* [To do] From the entries that follow, report every line in which "stream" occurs.

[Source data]
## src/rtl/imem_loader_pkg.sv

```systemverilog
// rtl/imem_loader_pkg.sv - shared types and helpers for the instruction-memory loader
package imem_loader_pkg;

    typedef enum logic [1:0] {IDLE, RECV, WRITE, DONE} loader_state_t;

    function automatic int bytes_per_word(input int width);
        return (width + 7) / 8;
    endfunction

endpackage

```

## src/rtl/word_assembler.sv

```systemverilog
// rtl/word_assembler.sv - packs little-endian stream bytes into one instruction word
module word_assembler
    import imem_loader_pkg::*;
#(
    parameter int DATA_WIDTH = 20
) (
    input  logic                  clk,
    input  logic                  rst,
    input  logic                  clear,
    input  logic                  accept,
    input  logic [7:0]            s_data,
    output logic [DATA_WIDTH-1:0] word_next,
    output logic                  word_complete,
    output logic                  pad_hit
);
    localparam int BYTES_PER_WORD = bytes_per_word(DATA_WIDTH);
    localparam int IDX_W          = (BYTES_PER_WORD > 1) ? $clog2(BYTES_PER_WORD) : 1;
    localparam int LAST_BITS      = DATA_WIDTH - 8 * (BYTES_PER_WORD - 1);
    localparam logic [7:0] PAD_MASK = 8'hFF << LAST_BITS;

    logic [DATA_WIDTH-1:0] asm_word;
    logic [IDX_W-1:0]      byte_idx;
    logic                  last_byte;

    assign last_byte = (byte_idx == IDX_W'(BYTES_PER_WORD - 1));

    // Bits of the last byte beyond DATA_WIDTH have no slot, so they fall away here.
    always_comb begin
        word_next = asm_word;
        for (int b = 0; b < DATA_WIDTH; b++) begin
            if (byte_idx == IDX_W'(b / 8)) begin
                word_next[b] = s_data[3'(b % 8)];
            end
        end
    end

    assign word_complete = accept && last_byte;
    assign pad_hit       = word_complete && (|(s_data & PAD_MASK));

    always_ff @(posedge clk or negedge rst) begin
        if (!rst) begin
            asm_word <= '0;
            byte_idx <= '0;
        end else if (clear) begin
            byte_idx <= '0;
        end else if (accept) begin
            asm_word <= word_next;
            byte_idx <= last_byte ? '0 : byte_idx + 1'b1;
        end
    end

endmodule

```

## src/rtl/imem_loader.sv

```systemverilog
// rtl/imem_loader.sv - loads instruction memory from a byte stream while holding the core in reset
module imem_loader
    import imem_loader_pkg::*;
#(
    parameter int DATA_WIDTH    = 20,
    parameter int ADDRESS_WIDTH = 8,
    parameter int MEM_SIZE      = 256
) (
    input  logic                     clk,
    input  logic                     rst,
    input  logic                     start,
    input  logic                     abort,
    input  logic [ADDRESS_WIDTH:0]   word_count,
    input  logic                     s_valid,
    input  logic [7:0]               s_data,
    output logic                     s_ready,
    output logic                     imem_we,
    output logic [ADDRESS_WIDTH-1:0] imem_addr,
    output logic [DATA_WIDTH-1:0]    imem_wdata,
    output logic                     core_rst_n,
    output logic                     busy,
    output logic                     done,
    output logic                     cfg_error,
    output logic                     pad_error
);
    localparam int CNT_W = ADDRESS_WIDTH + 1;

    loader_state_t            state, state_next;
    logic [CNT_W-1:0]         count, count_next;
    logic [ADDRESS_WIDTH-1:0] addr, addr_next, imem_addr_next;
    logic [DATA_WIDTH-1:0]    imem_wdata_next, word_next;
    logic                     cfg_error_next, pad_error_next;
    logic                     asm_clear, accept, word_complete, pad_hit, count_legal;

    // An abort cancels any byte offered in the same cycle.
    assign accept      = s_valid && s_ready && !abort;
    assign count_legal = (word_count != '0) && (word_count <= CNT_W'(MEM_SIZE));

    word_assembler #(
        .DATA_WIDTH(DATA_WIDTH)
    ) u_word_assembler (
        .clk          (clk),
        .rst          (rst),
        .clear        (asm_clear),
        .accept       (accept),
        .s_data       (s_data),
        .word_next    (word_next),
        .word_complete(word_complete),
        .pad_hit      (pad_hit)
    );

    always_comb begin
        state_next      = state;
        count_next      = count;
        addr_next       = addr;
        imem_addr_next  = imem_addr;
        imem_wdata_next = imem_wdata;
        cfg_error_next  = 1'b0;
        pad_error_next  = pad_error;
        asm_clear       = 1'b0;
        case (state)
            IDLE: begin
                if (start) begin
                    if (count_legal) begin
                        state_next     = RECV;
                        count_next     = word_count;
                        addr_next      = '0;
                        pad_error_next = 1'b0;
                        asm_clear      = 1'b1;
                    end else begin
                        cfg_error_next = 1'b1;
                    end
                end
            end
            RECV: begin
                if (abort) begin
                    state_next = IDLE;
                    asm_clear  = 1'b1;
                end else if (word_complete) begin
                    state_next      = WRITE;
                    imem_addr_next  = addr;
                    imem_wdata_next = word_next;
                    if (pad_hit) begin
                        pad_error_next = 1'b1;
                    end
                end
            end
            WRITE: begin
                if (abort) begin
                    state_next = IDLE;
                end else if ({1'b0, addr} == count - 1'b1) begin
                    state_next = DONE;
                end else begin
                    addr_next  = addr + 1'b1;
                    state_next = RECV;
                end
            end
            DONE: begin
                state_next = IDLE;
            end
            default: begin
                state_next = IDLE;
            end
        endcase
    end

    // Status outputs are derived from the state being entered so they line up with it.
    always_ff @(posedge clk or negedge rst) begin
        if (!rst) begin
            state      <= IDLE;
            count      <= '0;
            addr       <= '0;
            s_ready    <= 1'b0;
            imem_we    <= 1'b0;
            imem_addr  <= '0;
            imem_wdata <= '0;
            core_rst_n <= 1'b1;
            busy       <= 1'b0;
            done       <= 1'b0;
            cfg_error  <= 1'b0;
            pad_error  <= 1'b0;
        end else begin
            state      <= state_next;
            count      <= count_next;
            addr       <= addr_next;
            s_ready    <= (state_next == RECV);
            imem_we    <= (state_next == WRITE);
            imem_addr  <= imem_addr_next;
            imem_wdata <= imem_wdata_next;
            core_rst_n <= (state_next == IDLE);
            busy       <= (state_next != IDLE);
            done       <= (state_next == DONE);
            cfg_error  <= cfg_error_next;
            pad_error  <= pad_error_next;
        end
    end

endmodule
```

* [Solution to the exercise]
// rtl/word_assembler.sv - packs little-endian stream bytes into one instruction word
// rtl/imem_loader.sv - loads instruction memory from a byte stream while holding the core in reset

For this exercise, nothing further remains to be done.